Possible eigenvalues

[Tolaso J Kos]

What eigenvalues is possible for a matrix $P$ to have if $P^2=P^T$ holds.

[Demetres]

My previous answer was erroneous as I had assumed that $P$ was a real matrix with real eigenvalues and real eigenvectors. So here we go again:


Since $P^T = P^2$, taking transposes in both sides we get $P = P^TP^T$ and combining with the given equation we get $P = P^4$.

From here it is immediate that if $\lambda$ is an eigenvalue of $P$ then $\lambda = \lambda^4$.

So every eigenvalue is a root of $\lambda(\lambda-1)(\lambda^2 + \lambda + 1)$.

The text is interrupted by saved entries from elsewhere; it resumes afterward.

===== src/hw/rtl/wld_pkg.sv =====
// ----------------------------------------------------------------------------
// wld_pkg: shared types and constants of the weak link detector
// Command, kind and report codes, register indexes and the descriptor that
// travels from the front end to the back end.
// ----------------------------------------------------------------------------
package wld_pkg;

	localparam int QUEUE_DEPTH = 2;
	localparam int MAX_RES = 6;

	localparam logic [2:0] CMD_CONNECT = 3'd0;
	localparam logic [2:0] CMD_GAP     = 3'd1;
	localparam logic [2:0] CMD_TASK    = 3'd2;
	localparam logic [2:0] CMD_FG      = 3'd3;
	localparam logic [2:0] CMD_WEAKQ   = 3'd4;
	localparam logic [2:0] CMD_CONNQ   = 3'd5;

	localparam logic [1:0] KIND_REPORT = 2'd0;
	localparam logic [1:0] KIND_WEAK   = 2'd1;
	localparam logic [1:0] KIND_CONN   = 2'd2;

	localparam logic [1:0] ERR_OK    = 2'd0;
	localparam logic [1:0] ERR_CODEC = 2'd1;
	localparam logic [1:0] ERR_OTHER = 2'd2;

	localparam logic [4:0] RC_ENTER       = 5'd0;
	localparam logic [4:0] RC_EXIT        = 5'd1;
	localparam logic [4:0] RC_WEAK_TIME   = 5'd2;
	localparam logic [4:0] RC_TASK_COUNT  = 5'd3;
	localparam logic [4:0] RC_TASK_COST   = 5'd4;
	localparam logic [4:0] RC_TASK_OK     = 5'd5;
	localparam logic [4:0] RC_SCENE_RTT   = 5'd6;
	localparam logic [4:0] RC_SCENE_INDEX = 5'd7;
	localparam logic [4:0] RC_SCENE_FIRST = 5'd8;
	localparam logic [4:0] RC_SCENE_GAP   = 5'd9;
	localparam logic [4:0] RC_SCENE_TASK  = 5'd10;
	localparam logic [4:0] RC_EXIT_TASK   = 5'd11;
	localparam logic [4:0] RC_EXIT_TMO    = 5'd12;
	localparam logic [4:0] RC_EXIT_CONN   = 5'd13;
	localparam logic [4:0] RC_EXIT_BG     = 5'd14;
	localparam logic [4:0] RC_NO_NET      = 5'd15;
	localparam logic [4:0] RC_SCENE_SLOW  = 5'd16;
	localparam logic [4:0] RC_STEP_BASE   = 5'd16;
	localparam logic [4:0] RC_COUNT_BASE  = 5'd24;

	localparam logic [2:0] CFG_MARK_TMO  = 3'd0;
	localparam logic [2:0] CFG_RTT_LIM   = 3'd1;
	localparam logic [2:0] CFG_GAP_LIM   = 3'd2;
	localparam logic [2:0] CFG_GOOD_TASK = 3'd3;
	localparam logic [2:0] CFG_SURE_WEAK = 3'd4;
	localparam logic [2:0] CFG_SLOW_TASK = 3'd5;
	localparam logic [2:0] CFG_LEAST     = 3'd6;

	localparam logic [19:0] RST_MARK_TMO  = 20'd60000;
	localparam logic [19:0] RST_RTT_LIM   = 20'd2000;
	localparam logic [19:0] RST_GAP_LIM   = 20'd2000;
	localparam logic [19:0] RST_GOOD_TASK = 20'd600;
	localparam logic [19:0] RST_SURE_WEAK = 20'd5000;
	localparam logic [19:0] RST_SLOW_TASK = 20'd5000;
	localparam logic [19:0] RST_LEAST     = 20'd8000;

	localparam logic [30:0] VAL31 = 31'h7FFF_FFFF;

	// One event's worth of results: n entries, the last one of kind 'kind'.
	typedef struct packed {
		logic [1:0]           kind;
		logic [2:0]           n;
		logic [5:0][4:0]      codes;
		logic [30:0]          span;
		logic [30:0]          tms;
		logic                 weak_now;
		logic                 last_failed;
		logic [31:0]          since;
	} desc_t;

	typedef struct packed {
		logic [2:0]  command;
		logic [31:0] now_ms;
		logic        success;
		logic [19:0] rtt_ms;
		logic [7:0]  addr_index;
		logic        first_pkg;
		logic [19:0] pkg_gap_ms;
		logic [1:0]  err_class;
		logic [30:0] task_ms;
		logic [3:0]  fail_step;
		logic        foreground;
	} event_t;

endpackage


===== src/hw/rtl/wld_front.sv =====
// ----------------------------------------------------------------------------
// wld_front: event classification and link state
// Holds the registers and state, and turns one event into a descriptor.
// ----------------------------------------------------------------------------
module wld_front import wld_pkg::*; (
	input  logic        clk,
	input  logic        arst_n,
	input  logic        ev_valid,
	input  event_t      ev,
	input  logic        cfg_we,
	input  logic [2:0]  cfg_idx,
	input  logic [19:0] cfg_wdata,
	output logic        push,
	output desc_t       desc
);

	logic [19:0] mark_tmo_q, rtt_lim_q, gap_lim_q, good_task_q;
	logic [19:0] sure_weak_q, slow_task_q, least_q;

	logic        weak_q, fg_q, cv_q, cf_q;
	logic [7:0]  csm_q;
	logic [2:0]  fc_q;
	logic [31:0] fmt_q, lmt_q, ct_q;

	logic        weak_n, fg_n, cv_n, cf_n, was_weak, mark;
	logic [7:0]  csm_n;
	logic [2:0]  fc_n, nn;
	logic [31:0] fmt_n, lmt_n, ct_n, el_last, el_first, span32;
	logic [1:0]  err;
	logic [3:0]  step;
	desc_t       d;

	assign el_last  = ev.now_ms - lmt_q;
	assign el_first = ev.now_ms - fmt_q;
	assign span32   = el_first;
	assign err      = (ev.err_class == 2'd3) ? ERR_OTHER : ev.err_class;
	assign step     = (ev.fail_step == 4'd0) ? 4'd1 :
	                  (ev.fail_step > 4'd8) ? 4'd8 : ev.fail_step;

	always_comb begin
		weak_n = weak_q; fg_n = fg_q; cv_n = cv_q; cf_n = cf_q;
		csm_n = csm_q; fc_n = fc_q; fmt_n = fmt_q; lmt_n = lmt_q; ct_n = ct_q;
		was_weak = weak_q;
		mark = 1'b0;
		nn = 3'd0;
		d = '0;
		d.kind = KIND_REPORT;
		d.span = (span32 > {1'b0, VAL31}) ? VAL31 : span32[30:0];
		d.tms = ev.task_ms;
		case (ev.command)
			CMD_CONNECT: begin
				cv_n = 1'b1;
				cf_n = !ev.success;
				ct_n = ev.now_ms;
				if (fg_q) begin
					if (weak_q && csm_q != 8'd255) csm_n = csm_q + 8'd1;
					if (!ev.success) begin
						if (weak_q && el_last >= {12'd0, least_q}) begin
							weak_n = 1'b0;
							d.codes[nn] = RC_EXIT; nn = nn + 3'd1;
							d.codes[nn] = RC_WEAK_TIME; nn = nn + 3'd1;
							d.codes[nn] = RC_EXIT_CONN; nn = nn + 3'd1;
							if (csm_n <= 8'd1 && el_first < {12'd0, sure_weak_q}) begin
								d.codes[nn] = RC_NO_NET; nn = nn + 3'd1;
							end
						end
					end else begin
						if (ev.addr_index != 8'd0) begin
							mark = 1'b1;
							if (!weak_q) begin
								d.codes[nn] = RC_SCENE_INDEX; nn = nn + 3'd1;
							end
						end else if (ev.rtt_ms > rtt_lim_q) begin
							mark = 1'b1;
							if (!weak_q) begin
								d.codes[nn] = RC_SCENE_RTT; nn = nn + 3'd1;
							end
						end
						if (mark) begin
							if (!weak_q) begin
								weak_n = 1'b1; csm_n = 8'd0; fc_n = 3'd0;
								fmt_n = ev.now_ms; lmt_n = ev.now_ms;
								d.codes[nn] = RC_ENTER; nn = nn + 3'd1;
							end else begin
								lmt_n = ev.now_ms;
							end
						end
					end
				end
			end
			CMD_GAP: begin
				if (fg_q && ev.pkg_gap_ms > gap_lim_q) begin
					if (!weak_q) begin
						weak_n = 1'b1; csm_n = 8'd0; fc_n = 3'd0;
						fmt_n = ev.now_ms; lmt_n = ev.now_ms;
						d.codes[nn] = RC_ENTER; nn = nn + 3'd1;
						d.codes[nn] = ev.first_pkg ? RC_SCENE_FIRST : RC_SCENE_GAP;
						nn = nn + 3'd1;
					end else begin
						lmt_n = ev.now_ms;
					end
				end
			end
			CMD_TASK: begin
				if (fg_q) begin
					if (ev.addr_index != 8'd0 && err == ERR_OTHER) begin
						mark = 1'b1;
						if (!weak_q) begin
							d.codes[nn] = RC_SCENE_TASK; nn = nn + 3'd1;
						end
					end else if (err == ERR_OK && {1'b0, ev.task_ms} >= {12'd0, slow_task_q}) begin
						mark = 1'b1;
						if (!weak_q) begin
							d.codes[nn] = RC_SCENE_SLOW; nn = nn + 3'd1;
						end
					end
					if (mark) begin
						if (!weak_q) begin
							weak_n = 1'b1; csm_n = 8'd0; fc_n = 3'd0;
							fmt_n = ev.now_ms; lmt_n = ev.now_ms;
							d.codes[nn] = RC_ENTER; nn = nn + 3'd1;
						end else begin
							lmt_n = ev.now_ms;
						end
					end else if (err == ERR_OK && {1'b0, ev.task_ms} < {12'd0, good_task_q}) begin
						if (weak_q && el_last >= {12'd0, least_q}) begin
							weak_n = 1'b0;
							d.codes[nn] = RC_EXIT; nn = nn + 3'd1;
							d.codes[nn] = RC_WEAK_TIME; nn = nn + 3'd1;
							d.codes[nn] = RC_EXIT_TASK; nn = nn + 3'd1;
						end
					end
					if (weak_n || was_weak) begin
						d.codes[nn] = RC_TASK_COUNT; nn = nn + 3'd1;
						if (err == ERR_OK) begin
							d.codes[nn] = RC_TASK_OK; nn = nn + 3'd1;
							d.codes[nn] = RC_TASK_COST; nn = nn + 3'd1;
						end else begin
							if (fc_n < 3'd4) fc_n = fc_n + 3'd1;
							d.codes[nn] = RC_STEP_BASE + {1'b0, step}; nn = nn + 3'd1;
							d.codes[nn] = RC_COUNT_BASE + {2'b00, fc_n}; nn = nn + 3'd1;
						end
					end
				end
			end
			CMD_FG: begin
				fg_n = ev.foreground;
				if (!ev.foreground && weak_q) begin
					weak_n = 1'b0;
					d.codes[nn] = RC_EXIT; nn = nn + 3'd1;
					d.codes[nn] = RC_WEAK_TIME; nn = nn + 3'd1;
					d.codes[nn] = RC_EXIT_BG; nn = nn + 3'd1;
				end
			end
			CMD_WEAKQ: begin
				if (weak_q) begin
					if (el_last < {12'd0, mark_tmo_q}) begin
						d.weak_now = 1'b1;
					end else begin
						weak_n = 1'b0;
						d.codes[nn] = RC_EXIT; nn = nn + 3'd1;
						d.codes[nn] = RC_WEAK_TIME; nn = nn + 3'd1;
						d.codes[nn] = RC_EXIT_TMO; nn = nn + 3'd1;
					end
				end
				d.kind = KIND_WEAK;
				nn = nn + 3'd1;
			end
			CMD_CONNQ: begin
				d.kind = KIND_CONN;
				if (cv_q) begin
					d.last_failed = cf_q;
					d.since = ev.now_ms - ct_q;
				end
				nn = nn + 3'd1;
			end
			default: begin
			end
		endcase
		d.n = nn;
	end

	assign push = ev_valid && (nn != 3'd0);
	assign desc = d;

	always_ff @(posedge clk or negedge arst_n) begin
		if (!arst_n) begin
			weak_q <= 1'b0; fg_q <= 1'b1; cv_q <= 1'b0; cf_q <= 1'b0;
			csm_q <= 8'd0; fc_q <= 3'd0; fmt_q <= '0; lmt_q <= '0; ct_q <= '0;
		end else if (ev_valid) begin
			weak_q <= weak_n; fg_q <= fg_n; cv_q <= cv_n; cf_q <= cf_n;
			csm_q <= csm_n; fc_q <= fc_n; fmt_q <= fmt_n; lmt_q <= lmt_n; ct_q <= ct_n;
		end
	end

	always_ff @(posedge clk or negedge arst_n) begin
		if (!arst_n) begin
			mark_tmo_q <= RST_MARK_TMO; rtt_lim_q <= RST_RTT_LIM;
			gap_lim_q <= RST_GAP_LIM; good_task_q <= RST_GOOD_TASK;
			sure_weak_q <= RST_SURE_WEAK; slow_task_q <= RST_SLOW_TASK;
			least_q <= RST_LEAST;
		end else if (cfg_we) begin
			case (cfg_idx)
				CFG_MARK_TMO:  mark_tmo_q  <= cfg_wdata;
				CFG_RTT_LIM:   rtt_lim_q   <= cfg_wdata;
				CFG_GAP_LIM:   gap_lim_q   <= cfg_wdata;
				CFG_GOOD_TASK: good_task_q <= cfg_wdata;
				CFG_SURE_WEAK: sure_weak_q <= cfg_wdata;
				CFG_SLOW_TASK: slow_task_q <= cfg_wdata;
				CFG_LEAST:     least_q     <= cfg_wdata;
				default: begin
				end
			endcase
		end
	end

endmodule


===== src/hw/rtl/wld_queue.sv =====
// ----------------------------------------------------------------------------
// wld_queue: descriptor queue
// A small register FIFO between the front end and the back end.
// ----------------------------------------------------------------------------
module wld_queue import wld_pkg::*; #(
	parameter int DEPTH = QUEUE_DEPTH
) (
	input  logic  clk,
	input  logic  arst_n,
	input  logic  push,
	input  desc_t push_data,
	input  logic  pop,
	output logic  full,
	output logic  empty,
	output desc_t head
);

	localparam int PW = (DEPTH > 1) ? $clog2(DEPTH) : 1;
	localparam int CW = $clog2(DEPTH + 1);
	localparam logic [PW-1:0] LAST = PW'(DEPTH - 1);

	desc_t           mem_q [DEPTH];
	logic [PW-1:0]   wr_q, rd_q;
	logic [CW-1:0]   count_q;

	assign full  = (count_q == CW'(DEPTH));
	assign empty = (count_q == '0);
	assign head  = mem_q[rd_q];

	always_ff @(posedge clk) begin
		if (push) mem_q[wr_q] <= push_data;
	end

	always_ff @(posedge clk or negedge arst_n) begin
		if (!arst_n) begin
			wr_q <= '0; rd_q <= '0; count_q <= '0;
		end else begin
			if (push) wr_q <= (wr_q == LAST) ? '0 : wr_q + PW'(1);
			if (pop) rd_q <= (rd_q == LAST) ? '0 : rd_q + PW'(1);
			if (push && !pop) count_q <= count_q + CW'(1);
			else if (pop && !push) count_q <= count_q - CW'(1);
		end
	end

endmodule


===== src/hw/rtl/wld_back.sv =====
// ----------------------------------------------------------------------------
// wld_back: result sequencer
// Walks a descriptor into the output reg one result per cycle unless stalled.
// ----------------------------------------------------------------------------
module wld_back import wld_pkg::*; (
	input  logic        clk,
	input  logic        arst_n,
	input  logic        empty,
	input  desc_t       head,
	output logic        pop,
	output logic        m_tvalid,
	input  logic        m_tready,
	output logic [71:0] m_tdata,
	output logic [1:0]  m_tuser,
	output logic        m_tlast
);

	logic [2:0]  pos_q;
	logic        valid_q, last_q, load, is_last;
	logic [1:0]  kind_q, kind;
	logic [4:0]  code_q, code;
	logic [30:0] value_q, value;
	logic        weak_q, failed_q;
	logic [31:0] since_q;

	assign load    = !empty && (!valid_q || m_tready);
	assign is_last = (pos_q == head.n - 3'd1);
	assign pop     = load && is_last;
	assign code    = head.codes[pos_q];
	assign kind    = is_last ? head.kind : KIND_REPORT;

	always_comb begin
		value = 31'd1;
		if (kind != KIND_REPORT) value = '0;
		else if (code == RC_WEAK_TIME) value = head.span;
		else if (code == RC_TASK_COST) value = head.tms;
	end

	always_ff @(posedge clk or negedge arst_n) begin
		if (!arst_n) begin
			valid_q <= 1'b0; pos_q <= 3'd0;
		end else begin
			if (load) valid_q <= 1'b1;
			else if (m_tready) valid_q <= 1'b0;
			if (load) pos_q <= is_last ? 3'd0 : pos_q + 3'd1;
		end
	end

	always_ff @(posedge clk) begin
		if (load) begin
			kind_q   <= kind;
			code_q   <= (kind == KIND_REPORT) ? code : 5'd0;
			value_q  <= value;
			weak_q   <= is_last && head.weak_now;
			failed_q <= is_last && head.last_failed;
			since_q  <= is_last ? head.since : 32'd0;
			last_q   <= is_last;
		end
	end

	assign m_tvalid = valid_q;
	assign m_tuser  = kind_q;
	assign m_tlast  = last_q;
	assign m_tdata  = {2'b00, since_q, failed_q, weak_q, value_q, code_q};

	a_pos_range: assert property (@(posedge clk) disable iff (!arst_n)
		!empty |-> (pos_q < head.n))
		else $error("result position beyond descriptor length");
	a_answer_last: assert property (@(posedge clk) disable iff (!arst_n)
		(m_tvalid && !m_tlast) |-> (m_tuser == KIND_REPORT))
		else $error("query answer not last of its run");
	a_pop_rewind: assert property (@(posedge clk) disable iff (!arst_n)
		pop |=> (pos_q == 3'd0))
		else $error("position not rewound after descriptor");

endmodule


===== src/hw/rtl/weak_link_detector.sv =====
// ----------------------------------------------------------------------------
// weak_link_detector: weak or normal link classifier
// Classifies a link from time-stamped events and emits ordered reports.
// ----------------------------------------------------------------------------
//
// Channel   Direction  Handshake            Payload
// s_*       in         s_tvalid / s_tready  s_tuser command, s_tdata event fields
// m_*       out        m_tvalid / m_tready  m_tuser kind, m_tdata result, m_tlast
// cfg_*     in         cfg_valid / cfg_ready cfg_index, cfg_data (20 bits)
//
// The front end takes one event per cycle whenever the descriptor queue has
// room, updating the link state in that same cycle. The back end sends one
// result per cycle while m_tready is high; an event has one to six results,
// or none, and one with no result puts nothing in the queue. The result
// sequencer sets the sustained rate. Reset is asynchronous and restores the
// register defaults. A stalled output side fills the queue and only then
// holds off s_tready.
module weak_link_detector import wld_pkg::*; #(
	parameter int DEPTH = QUEUE_DEPTH
) (
	input  logic         clk,
	input  logic         arst_n,
	input  logic         s_tvalid,
	output logic         s_tready,
	// now_ms, success, rtt_ms, addr_index, first_pkg, pkg_gap_ms,
	// err_class, task_ms, fail_step, foreground
	input  logic [119:0] s_tdata,
	// command
	input  logic [2:0]   s_tuser,
	output logic         m_tvalid,
	input  logic         m_tready,
	// report_code, report_value, weak_now, last_failed, since_ms
	output logic [71:0]  m_tdata,
	// kind
	output logic [1:0]   m_tuser,
	output logic         m_tlast,
	input  logic         cfg_valid,
	output logic         cfg_ready,
	input  logic [2:0]   cfg_index,
	input  logic [19:0]  cfg_data
);

	event_t ev;
	desc_t  fdesc, head;
	logic   push, pop, full, empty, accept;

	// Unpack the event; the command selector arrives on tuser.
	assign ev.command    = s_tuser;
	assign ev.now_ms     = s_tdata[31:0];
	assign ev.success    = s_tdata[32];
	assign ev.rtt_ms     = s_tdata[52:33];
	assign ev.addr_index = s_tdata[60:53];
	assign ev.first_pkg  = s_tdata[61];
	assign ev.pkg_gap_ms = s_tdata[81:62];
	assign ev.err_class  = s_tdata[83:82];
	assign ev.task_ms    = s_tdata[114:84];
	assign ev.fail_step  = s_tdata[118:115];
	assign ev.foreground = s_tdata[119];

	// Configuration writes are always taken.
	assign cfg_ready = 1'b1;
	assign s_tready  = !full;
	assign accept    = s_tvalid && s_tready;

	wld_front u_front (
		.clk(clk), .arst_n(arst_n), .ev_valid(accept), .ev(ev),
		.cfg_we(cfg_valid), .cfg_idx(cfg_index), .cfg_wdata(cfg_data),
		.push(push), .desc(fdesc)
	);

	wld_queue #(.DEPTH(DEPTH)) u_queue (
		.clk(clk), .arst_n(arst_n), .push(push), .push_data(fdesc),
		.pop(pop), .full(full), .empty(empty), .head(head)
	);

	wld_back u_back (
		.clk(clk), .arst_n(arst_n), .empty(empty), .head(head), .pop(pop),
		.m_tvalid(m_tvalid), .m_tready(m_tready), .m_tdata(m_tdata),
		.m_tuser(m_tuser), .m_tlast(m_tlast)
	);

endmodule


===== config.mk =====
export PLATFORM = sky130hd
export DESIGN_NAME = weak_link_detector
export DESIGN_NICKNAME = d
export VERILOG_FILES = /design/src/hw/rtl/wld_pkg.sv /design/src/hw/rtl/wld_front.sv /design/src/hw/rtl/wld_queue.sv /design/src/hw/rtl/wld_back.sv /design/src/hw/rtl/weak_link_detector.sv
export SDC_FILE = /design/constraint.sdc
export NUM_CORES = 1
export LEC_CHECK = 0
export BUFFER_PORTS_ARGS = -buffer_cell sky130_fd_sc_hd__buf_4
export CAP_MARGIN = 40
export CORE_AREA = 3 3 294 238
export DETAILED_ROUTE_END_ITERATION = 10
export DIE_AREA = 0 0 297 241
export PLACE_DENSITY_LB_ADDON = 0.08
export REMOVE_ABC_BUFFERS = 1
export SLEW_MARGIN = 25
export SYNTH_ARGS = -nofsm -noshare
export SYNTH_HDL_FRONTEND = slang
export SYNTH_SLANG_ARGS = --single-unit
export TNS_END_PERCENT = 1

===== constraint.sdc =====
create_clock -name clk -period 17.27 [get_ports clk]
set_clock_uncertainty 0.2 [all_clocks]
set_input_delay 2.5905 -clock clk [delete_from_list [all_inputs] [get_ports clk]]
set_output_delay 2.5905 -clock clk [all_outputs]
set_load 0.01 [all_outputs]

The zero and identity matrices show that $\lambda = 0$ and $\lambda =1$ are possible. The roots of $\lambda^2 + \lambda + 1 = 0$ are also possible. For example, we can take

\[ P = \begin{pmatrix} -\frac{1}{2} & \frac{\sqrt{3}}{2} \\ -\frac{\sqrt{3}}{2} & -\frac{1}{2} \end{pmatrix}\]

It is easy to check that $P$ satisfies $P^T = P^2$ and that its eigenvalues are the two roots of $\lambda^2 + \lambda + 1 = 0$.